The reverse mistake also happens. An office of three people that buys a Segment 3 floor standing MFP for 4,000 euros gets a machine sitting at 5 percent of its rated monthly volume, paying a service contract sized for a 30,000 pages per month workload while actually printing 2,000. The unit cost of every page printed runs three to five times what a small desktop printer would charge. The breakdown of how dealer segments map to office sizes is at What the industry copier segments from one through six actually mean for you.

The third common mistake is buying a production class machine in an office context. Production copiers like the Canon imagePRESS, Xerox Versant, or Konica Minolta AccurioPress are designed for 70 to 130 pages per minute color output running eight hours a day in a print shop. Drop one of those in a 30 person office and the machine sits idle 95 percent of the time, the lease bill arrives at 2,500 euros a month, and the operator panel exposes settings that the office workflow never touches. The line between office class and production class equipment is unpacked at How to tell whether you need an office class copier or a production class one.

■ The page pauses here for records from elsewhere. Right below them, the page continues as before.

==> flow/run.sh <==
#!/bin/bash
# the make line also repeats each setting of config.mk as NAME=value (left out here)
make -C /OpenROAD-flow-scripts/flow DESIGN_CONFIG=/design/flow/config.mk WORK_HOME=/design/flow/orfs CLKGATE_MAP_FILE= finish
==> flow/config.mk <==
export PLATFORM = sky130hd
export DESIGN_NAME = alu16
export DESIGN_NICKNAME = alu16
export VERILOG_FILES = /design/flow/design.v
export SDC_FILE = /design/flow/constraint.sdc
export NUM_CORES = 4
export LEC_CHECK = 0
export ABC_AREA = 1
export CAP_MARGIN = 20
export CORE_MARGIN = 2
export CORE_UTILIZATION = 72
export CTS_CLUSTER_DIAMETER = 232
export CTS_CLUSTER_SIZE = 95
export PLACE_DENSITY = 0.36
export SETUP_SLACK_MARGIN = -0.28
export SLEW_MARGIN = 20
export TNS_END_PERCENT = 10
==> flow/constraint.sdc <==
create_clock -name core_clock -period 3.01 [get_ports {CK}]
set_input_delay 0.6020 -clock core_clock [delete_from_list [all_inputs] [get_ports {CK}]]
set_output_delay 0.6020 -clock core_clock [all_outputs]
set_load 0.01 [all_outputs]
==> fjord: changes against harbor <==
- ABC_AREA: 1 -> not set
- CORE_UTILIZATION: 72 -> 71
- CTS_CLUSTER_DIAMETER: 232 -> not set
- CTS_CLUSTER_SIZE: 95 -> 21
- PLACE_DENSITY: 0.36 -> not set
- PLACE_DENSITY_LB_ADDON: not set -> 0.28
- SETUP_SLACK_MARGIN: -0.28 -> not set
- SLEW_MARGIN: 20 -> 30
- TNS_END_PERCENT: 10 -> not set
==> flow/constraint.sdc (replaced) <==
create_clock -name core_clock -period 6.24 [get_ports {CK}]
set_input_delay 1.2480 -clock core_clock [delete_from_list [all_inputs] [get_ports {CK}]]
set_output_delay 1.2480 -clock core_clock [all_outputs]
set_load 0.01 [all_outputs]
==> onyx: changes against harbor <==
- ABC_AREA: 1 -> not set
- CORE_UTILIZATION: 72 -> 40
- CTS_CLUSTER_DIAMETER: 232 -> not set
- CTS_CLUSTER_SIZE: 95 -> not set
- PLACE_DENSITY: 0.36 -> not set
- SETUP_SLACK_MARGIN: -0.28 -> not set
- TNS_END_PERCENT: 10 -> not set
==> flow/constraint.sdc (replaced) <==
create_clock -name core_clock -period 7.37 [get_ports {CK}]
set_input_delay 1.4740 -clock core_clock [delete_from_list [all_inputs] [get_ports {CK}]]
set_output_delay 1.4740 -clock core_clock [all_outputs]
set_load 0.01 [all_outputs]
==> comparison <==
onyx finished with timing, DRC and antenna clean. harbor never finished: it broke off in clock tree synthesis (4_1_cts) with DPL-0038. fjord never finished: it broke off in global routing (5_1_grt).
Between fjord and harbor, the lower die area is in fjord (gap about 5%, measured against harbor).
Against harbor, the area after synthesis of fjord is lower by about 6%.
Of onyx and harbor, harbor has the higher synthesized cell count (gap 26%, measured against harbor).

What to actually call the thing

In casual office speech, photocopier, copier, MFP, multifunction, and printer all refer to the same physical machine in nine cases out of ten. Calling it a printer to the IT team gets it set up on the print queue. Calling it the photocopier to a colleague tells them which device to walk over to. Calling it an MFP on the procurement spreadsheet matches what the dealer invoice will say. None of these are wrong in their context.

The labels diverge during purchase decisions and during service contracts. Buying a printer when the office needs an MFP wastes money in two years on premature replacement. Buying an MFP when the office needs a printer wastes money in five years on capacity that sits unused. Knowing which machine the situation calls for is the part that matters.

The simplest test. If three or more people share the device. If the device sits in a shared room rather than at a desk. If the device needs to scan paper into digital form. If the device handles A3 paper or finishing options like stapling, hole punch, or saddle stitch booklets. The answer is an MFP, regardless of what the requisition form calls it.

If only one person uses the device. If it sits at a desk. If the device only outputs paper from computer files, never inputs paper. The answer is a printer, regardless of what the receptionist calls it.

Same chassis serves a printer, a copier, and an MFP across most modern office equipment. The labels people use are about the function being touched at a given moment, not about the hardware. Pick the function the office uses most. Buy the chassis built for it.